[EXERCISE DIRECTIONS]
Your answer should consist of the lines below that hold the word "depth".

[PROVIDED ENTRIES]
-----

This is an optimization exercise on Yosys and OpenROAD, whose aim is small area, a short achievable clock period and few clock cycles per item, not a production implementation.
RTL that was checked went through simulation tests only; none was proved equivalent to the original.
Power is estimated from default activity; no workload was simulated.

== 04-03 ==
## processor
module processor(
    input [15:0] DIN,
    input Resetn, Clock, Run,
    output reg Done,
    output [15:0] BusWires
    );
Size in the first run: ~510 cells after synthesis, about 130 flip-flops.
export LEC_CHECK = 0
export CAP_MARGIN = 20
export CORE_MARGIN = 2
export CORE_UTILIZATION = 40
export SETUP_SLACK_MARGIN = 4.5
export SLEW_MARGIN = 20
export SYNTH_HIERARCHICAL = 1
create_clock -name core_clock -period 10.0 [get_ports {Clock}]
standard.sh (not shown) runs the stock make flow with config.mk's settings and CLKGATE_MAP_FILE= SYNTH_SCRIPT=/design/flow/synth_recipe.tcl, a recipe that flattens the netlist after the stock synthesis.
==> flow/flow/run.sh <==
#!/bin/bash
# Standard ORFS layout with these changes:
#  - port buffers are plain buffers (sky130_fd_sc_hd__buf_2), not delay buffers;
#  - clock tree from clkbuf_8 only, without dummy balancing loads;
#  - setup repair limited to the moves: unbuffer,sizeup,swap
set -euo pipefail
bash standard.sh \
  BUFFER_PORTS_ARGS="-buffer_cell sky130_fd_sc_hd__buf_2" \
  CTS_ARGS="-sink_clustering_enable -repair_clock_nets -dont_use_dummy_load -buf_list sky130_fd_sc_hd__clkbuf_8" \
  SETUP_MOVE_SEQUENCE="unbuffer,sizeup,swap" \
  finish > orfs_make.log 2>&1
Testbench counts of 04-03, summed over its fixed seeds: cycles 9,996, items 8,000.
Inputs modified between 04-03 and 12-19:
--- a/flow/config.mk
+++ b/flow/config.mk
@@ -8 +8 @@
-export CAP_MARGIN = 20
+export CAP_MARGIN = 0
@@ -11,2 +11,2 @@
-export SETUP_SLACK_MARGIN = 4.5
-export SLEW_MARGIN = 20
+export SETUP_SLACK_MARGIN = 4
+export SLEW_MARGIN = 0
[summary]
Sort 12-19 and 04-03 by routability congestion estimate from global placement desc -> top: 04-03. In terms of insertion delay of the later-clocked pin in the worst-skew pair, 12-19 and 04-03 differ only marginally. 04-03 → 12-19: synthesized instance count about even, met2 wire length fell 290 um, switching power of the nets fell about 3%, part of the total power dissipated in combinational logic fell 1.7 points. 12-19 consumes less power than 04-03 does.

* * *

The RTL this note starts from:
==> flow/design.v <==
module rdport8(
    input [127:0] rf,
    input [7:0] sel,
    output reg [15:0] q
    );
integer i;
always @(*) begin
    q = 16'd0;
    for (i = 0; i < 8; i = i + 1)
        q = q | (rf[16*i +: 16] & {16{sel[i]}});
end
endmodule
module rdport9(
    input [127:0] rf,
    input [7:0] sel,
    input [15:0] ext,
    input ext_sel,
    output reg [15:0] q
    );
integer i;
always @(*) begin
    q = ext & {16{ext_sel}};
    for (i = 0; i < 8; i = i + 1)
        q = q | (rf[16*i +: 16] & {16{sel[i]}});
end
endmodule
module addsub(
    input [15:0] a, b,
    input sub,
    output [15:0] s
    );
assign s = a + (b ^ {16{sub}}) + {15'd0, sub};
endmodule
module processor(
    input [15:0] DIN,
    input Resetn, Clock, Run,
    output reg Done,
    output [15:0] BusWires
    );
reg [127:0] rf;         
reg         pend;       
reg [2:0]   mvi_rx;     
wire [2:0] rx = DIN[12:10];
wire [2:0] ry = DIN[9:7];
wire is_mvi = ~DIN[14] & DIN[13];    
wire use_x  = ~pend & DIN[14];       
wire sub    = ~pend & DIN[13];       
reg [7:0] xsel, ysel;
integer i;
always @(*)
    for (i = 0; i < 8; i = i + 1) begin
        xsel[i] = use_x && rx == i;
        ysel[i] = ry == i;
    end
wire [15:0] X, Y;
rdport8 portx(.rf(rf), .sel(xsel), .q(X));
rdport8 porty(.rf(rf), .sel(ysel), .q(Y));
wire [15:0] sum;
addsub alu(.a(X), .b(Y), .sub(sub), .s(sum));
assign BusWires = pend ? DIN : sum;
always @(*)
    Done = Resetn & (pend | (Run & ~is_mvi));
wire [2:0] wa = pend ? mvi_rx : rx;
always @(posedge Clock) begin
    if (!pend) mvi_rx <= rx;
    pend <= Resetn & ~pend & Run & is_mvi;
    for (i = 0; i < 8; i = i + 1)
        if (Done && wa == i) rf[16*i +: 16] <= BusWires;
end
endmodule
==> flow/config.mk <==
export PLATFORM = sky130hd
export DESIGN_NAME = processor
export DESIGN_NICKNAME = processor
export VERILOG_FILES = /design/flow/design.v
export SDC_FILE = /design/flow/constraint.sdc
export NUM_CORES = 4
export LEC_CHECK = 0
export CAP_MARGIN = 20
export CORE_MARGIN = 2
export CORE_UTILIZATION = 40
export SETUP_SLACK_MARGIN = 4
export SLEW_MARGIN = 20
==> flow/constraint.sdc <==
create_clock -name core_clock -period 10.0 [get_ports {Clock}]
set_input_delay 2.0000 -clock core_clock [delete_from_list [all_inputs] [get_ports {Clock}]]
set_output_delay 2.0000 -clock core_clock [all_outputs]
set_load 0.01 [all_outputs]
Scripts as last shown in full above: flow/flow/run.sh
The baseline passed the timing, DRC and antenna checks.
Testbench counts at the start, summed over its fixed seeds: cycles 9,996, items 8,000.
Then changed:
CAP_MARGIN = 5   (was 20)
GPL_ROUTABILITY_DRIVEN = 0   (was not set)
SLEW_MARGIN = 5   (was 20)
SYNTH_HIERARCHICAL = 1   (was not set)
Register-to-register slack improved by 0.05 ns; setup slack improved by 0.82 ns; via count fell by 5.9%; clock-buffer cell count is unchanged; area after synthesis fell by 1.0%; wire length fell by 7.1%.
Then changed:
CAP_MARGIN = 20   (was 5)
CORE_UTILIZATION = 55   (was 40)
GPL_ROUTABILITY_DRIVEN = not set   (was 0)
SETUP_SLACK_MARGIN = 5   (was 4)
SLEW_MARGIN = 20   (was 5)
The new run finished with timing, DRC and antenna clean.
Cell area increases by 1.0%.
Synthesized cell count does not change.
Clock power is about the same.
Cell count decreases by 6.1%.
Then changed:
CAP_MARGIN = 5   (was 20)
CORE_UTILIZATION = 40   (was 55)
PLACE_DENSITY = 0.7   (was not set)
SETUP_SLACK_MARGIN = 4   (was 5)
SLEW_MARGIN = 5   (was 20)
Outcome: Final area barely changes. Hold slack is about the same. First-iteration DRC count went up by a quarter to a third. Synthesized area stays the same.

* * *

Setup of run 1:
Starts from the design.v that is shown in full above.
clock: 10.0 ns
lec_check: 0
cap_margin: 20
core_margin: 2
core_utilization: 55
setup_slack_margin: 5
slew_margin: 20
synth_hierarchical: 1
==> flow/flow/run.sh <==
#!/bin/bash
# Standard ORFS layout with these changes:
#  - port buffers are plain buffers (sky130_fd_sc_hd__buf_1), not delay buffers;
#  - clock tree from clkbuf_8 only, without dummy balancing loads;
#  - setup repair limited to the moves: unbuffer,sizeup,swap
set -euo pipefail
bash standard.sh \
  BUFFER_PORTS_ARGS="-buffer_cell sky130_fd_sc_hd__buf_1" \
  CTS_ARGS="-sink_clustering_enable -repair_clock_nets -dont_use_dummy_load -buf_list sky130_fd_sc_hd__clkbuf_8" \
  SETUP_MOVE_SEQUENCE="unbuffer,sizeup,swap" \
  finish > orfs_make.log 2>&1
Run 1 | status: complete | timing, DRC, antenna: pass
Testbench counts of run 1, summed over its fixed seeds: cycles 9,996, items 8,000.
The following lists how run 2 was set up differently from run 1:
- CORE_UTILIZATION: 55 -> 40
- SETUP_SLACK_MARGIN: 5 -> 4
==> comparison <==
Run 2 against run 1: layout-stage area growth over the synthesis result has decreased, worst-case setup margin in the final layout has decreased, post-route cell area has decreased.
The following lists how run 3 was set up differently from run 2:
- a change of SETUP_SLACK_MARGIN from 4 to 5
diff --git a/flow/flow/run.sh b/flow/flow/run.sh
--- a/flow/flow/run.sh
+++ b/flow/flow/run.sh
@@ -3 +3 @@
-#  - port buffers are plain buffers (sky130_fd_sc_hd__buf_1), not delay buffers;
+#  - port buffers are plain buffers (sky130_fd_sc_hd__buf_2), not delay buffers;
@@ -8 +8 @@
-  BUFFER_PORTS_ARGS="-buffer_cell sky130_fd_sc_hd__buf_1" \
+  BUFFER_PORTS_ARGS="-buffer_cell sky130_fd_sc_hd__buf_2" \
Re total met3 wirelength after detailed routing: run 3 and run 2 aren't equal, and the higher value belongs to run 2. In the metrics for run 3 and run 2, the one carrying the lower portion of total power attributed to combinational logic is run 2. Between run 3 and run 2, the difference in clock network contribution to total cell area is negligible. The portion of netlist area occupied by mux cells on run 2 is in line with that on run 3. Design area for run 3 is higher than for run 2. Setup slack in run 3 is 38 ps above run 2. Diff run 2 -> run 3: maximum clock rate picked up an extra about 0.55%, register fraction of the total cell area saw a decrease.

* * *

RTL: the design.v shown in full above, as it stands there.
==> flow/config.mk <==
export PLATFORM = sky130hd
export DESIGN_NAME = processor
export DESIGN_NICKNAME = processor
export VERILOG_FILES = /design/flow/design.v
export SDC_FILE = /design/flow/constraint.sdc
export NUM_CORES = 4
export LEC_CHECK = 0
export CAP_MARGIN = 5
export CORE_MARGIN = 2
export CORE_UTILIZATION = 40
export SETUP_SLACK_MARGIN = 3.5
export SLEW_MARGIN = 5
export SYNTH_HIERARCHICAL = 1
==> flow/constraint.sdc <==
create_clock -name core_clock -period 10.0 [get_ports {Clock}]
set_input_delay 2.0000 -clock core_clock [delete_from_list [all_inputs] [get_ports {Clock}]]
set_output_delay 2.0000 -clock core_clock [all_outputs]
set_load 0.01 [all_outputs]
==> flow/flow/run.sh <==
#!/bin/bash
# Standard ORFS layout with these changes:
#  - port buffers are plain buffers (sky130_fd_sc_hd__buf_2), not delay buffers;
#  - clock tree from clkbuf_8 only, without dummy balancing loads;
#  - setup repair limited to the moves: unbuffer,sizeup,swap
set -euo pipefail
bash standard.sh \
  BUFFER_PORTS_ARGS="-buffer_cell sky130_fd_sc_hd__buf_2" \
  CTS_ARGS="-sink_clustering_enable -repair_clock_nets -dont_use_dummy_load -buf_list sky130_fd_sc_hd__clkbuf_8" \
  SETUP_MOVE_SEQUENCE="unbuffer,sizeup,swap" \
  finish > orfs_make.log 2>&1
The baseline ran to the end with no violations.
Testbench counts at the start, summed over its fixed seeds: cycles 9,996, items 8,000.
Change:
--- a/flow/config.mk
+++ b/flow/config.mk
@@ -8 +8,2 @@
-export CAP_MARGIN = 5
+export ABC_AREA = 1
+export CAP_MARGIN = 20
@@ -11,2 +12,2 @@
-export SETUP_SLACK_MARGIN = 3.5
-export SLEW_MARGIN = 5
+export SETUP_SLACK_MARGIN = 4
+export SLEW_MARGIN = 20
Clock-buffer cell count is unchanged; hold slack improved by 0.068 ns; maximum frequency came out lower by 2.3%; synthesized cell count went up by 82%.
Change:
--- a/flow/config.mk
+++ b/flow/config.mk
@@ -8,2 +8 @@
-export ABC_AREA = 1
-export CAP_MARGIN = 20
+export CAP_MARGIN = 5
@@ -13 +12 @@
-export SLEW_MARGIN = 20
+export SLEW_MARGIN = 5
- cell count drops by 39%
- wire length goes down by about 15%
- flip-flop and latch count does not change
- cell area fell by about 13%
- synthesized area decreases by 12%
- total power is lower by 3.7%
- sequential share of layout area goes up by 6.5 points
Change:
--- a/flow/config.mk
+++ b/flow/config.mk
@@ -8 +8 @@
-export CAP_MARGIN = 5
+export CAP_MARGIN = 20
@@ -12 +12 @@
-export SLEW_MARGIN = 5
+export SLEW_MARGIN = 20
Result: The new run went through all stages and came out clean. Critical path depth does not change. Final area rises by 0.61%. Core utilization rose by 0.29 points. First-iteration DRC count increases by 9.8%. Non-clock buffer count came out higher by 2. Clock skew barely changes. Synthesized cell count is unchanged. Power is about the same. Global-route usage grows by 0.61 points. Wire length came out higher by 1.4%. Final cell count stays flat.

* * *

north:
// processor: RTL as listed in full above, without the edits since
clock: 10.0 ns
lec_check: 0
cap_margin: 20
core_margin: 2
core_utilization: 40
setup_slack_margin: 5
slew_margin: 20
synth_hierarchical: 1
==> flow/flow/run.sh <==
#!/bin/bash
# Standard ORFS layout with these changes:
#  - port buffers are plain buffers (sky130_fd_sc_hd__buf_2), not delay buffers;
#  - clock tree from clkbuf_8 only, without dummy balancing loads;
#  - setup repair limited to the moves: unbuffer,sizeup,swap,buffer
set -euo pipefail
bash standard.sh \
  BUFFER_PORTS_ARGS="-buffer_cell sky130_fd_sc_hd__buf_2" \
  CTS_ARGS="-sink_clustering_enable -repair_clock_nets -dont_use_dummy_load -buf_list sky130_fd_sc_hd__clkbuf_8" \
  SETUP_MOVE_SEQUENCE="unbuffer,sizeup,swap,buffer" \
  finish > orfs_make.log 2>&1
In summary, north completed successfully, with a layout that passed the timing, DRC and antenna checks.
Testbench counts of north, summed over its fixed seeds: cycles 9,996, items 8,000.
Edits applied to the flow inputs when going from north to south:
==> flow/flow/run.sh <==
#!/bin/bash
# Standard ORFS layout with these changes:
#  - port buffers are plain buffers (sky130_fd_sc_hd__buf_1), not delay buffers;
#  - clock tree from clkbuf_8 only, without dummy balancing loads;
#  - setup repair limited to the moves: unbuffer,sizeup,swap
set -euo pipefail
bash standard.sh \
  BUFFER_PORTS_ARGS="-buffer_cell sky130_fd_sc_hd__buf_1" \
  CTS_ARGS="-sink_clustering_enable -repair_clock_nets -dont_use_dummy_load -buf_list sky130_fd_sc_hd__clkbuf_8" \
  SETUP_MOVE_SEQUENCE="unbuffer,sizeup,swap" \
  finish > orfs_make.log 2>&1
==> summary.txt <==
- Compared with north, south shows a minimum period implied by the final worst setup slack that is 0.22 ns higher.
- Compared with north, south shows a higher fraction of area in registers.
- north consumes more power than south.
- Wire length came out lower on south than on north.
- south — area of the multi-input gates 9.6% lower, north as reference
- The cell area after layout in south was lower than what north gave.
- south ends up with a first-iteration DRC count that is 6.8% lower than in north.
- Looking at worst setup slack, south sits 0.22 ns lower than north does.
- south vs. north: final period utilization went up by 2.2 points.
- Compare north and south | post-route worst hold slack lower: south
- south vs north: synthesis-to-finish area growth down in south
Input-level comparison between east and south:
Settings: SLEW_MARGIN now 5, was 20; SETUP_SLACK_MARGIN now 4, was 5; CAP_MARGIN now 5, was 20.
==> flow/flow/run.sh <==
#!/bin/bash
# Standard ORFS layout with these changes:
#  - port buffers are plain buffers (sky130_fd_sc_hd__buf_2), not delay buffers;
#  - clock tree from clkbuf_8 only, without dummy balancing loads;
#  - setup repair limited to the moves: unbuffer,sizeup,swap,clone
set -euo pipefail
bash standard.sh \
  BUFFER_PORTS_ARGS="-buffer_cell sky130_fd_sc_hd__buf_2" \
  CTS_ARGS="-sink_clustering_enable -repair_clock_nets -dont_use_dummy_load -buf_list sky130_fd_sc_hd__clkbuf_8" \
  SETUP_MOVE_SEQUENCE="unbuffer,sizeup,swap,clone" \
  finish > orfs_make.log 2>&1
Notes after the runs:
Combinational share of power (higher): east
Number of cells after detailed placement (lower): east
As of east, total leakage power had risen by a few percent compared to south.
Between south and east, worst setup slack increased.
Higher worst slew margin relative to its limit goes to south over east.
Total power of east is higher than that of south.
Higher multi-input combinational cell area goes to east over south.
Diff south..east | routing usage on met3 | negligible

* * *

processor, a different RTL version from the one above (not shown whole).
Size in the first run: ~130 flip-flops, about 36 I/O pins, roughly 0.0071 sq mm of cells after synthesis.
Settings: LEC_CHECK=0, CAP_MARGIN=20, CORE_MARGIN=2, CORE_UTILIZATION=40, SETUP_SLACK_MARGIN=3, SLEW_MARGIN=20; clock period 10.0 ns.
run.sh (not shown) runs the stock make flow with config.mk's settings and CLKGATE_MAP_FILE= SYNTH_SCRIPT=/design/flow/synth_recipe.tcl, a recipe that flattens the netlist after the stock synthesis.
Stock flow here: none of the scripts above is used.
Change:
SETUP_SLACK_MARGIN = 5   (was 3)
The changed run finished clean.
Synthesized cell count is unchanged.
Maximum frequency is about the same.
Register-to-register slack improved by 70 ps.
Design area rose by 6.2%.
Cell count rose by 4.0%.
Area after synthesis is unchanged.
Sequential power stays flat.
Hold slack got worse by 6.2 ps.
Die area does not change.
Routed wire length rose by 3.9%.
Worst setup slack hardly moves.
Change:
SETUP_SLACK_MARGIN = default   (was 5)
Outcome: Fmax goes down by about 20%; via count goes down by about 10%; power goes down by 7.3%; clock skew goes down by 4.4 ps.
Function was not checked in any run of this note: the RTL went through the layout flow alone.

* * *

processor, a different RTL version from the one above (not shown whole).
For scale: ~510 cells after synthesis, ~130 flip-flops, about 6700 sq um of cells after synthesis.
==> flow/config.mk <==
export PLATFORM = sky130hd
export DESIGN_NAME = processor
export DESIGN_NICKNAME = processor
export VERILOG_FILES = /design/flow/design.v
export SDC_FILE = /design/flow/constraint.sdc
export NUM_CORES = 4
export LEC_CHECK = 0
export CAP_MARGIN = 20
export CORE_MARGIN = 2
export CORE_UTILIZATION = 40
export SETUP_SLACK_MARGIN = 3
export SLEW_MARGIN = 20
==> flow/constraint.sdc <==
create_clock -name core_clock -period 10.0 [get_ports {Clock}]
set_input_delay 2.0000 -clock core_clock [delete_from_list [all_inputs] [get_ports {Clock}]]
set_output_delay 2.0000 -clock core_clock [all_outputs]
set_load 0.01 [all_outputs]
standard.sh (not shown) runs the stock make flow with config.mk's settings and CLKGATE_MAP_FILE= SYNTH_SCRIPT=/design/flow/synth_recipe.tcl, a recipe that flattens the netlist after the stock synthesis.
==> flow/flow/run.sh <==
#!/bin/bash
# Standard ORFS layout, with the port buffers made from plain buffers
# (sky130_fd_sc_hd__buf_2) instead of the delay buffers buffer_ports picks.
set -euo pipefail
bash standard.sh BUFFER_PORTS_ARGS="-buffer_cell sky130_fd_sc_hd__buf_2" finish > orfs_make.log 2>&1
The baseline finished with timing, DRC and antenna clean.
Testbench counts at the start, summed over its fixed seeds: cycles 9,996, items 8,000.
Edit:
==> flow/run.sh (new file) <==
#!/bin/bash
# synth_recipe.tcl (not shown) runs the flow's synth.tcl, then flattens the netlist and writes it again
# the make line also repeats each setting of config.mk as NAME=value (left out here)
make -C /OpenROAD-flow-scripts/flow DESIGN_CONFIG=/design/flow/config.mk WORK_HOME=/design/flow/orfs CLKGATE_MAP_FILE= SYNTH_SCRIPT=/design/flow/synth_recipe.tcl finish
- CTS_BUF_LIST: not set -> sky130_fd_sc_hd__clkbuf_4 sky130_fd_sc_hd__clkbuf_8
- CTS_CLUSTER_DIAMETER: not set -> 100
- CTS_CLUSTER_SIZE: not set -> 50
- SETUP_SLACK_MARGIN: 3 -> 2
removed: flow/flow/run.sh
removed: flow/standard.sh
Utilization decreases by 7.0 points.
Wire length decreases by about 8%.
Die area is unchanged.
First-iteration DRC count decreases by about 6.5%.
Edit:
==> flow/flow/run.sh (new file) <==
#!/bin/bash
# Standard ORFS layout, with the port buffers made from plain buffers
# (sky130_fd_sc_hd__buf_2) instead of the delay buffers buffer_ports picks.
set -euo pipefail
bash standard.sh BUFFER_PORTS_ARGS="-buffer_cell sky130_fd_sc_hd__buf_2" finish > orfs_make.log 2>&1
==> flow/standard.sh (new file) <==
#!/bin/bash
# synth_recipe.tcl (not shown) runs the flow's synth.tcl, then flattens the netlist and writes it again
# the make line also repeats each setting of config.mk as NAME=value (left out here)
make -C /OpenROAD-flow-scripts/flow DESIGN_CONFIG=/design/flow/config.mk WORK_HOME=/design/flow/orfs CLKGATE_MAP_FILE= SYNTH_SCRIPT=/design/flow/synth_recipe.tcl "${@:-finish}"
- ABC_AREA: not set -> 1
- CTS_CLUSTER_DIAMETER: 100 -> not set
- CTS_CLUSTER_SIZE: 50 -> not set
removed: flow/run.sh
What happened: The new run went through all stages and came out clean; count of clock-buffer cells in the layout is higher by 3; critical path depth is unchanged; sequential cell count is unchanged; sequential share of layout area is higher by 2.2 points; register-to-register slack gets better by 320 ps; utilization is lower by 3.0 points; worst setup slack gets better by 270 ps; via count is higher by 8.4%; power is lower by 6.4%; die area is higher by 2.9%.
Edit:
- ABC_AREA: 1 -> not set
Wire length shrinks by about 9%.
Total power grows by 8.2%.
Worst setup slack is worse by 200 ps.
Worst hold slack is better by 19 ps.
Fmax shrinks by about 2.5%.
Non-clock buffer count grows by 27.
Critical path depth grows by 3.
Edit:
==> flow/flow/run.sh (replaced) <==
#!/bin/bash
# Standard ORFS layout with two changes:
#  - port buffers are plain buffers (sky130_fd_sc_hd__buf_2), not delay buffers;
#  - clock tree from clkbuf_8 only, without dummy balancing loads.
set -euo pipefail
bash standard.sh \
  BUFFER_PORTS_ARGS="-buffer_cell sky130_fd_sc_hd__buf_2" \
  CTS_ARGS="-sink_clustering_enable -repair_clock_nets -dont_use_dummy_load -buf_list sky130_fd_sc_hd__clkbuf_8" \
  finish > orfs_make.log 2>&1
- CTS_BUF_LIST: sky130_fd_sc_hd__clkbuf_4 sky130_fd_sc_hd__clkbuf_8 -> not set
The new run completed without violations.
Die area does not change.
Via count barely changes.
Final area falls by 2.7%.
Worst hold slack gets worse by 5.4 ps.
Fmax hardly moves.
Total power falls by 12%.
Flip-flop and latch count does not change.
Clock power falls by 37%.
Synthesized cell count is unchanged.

-----

[SOLUTION TO THE PROBLEM]
Result: The new run went through all stages and came out clean. Critical path depth does not change. Final area rises by 0.61%. Core utilization rose by 0.29 points. First-iteration DRC count increases by 9.8%. Non-clock buffer count came out higher by 2. Clock skew barely changes. Synthesized cell count is unchanged. Power is about the same. Global-route usage grows by 0.61 points. Wire length came out higher by 1.4%. Final cell count stays flat.
What happened: The new run went through all stages and came out clean; count of clock-buffer cells in the layout is higher by 3; critical path depth is unchanged; sequential cell count is unchanged; sequential share of layout area is higher by 2.2 points; register-to-register slack gets better by 320 ps; utilization is lower by 3.0 points; worst setup slack gets better by 270 ps; via count is higher by 8.4%; power is lower by 6.4%; die area is higher by 2.9%.
Critical path depth grows by 3.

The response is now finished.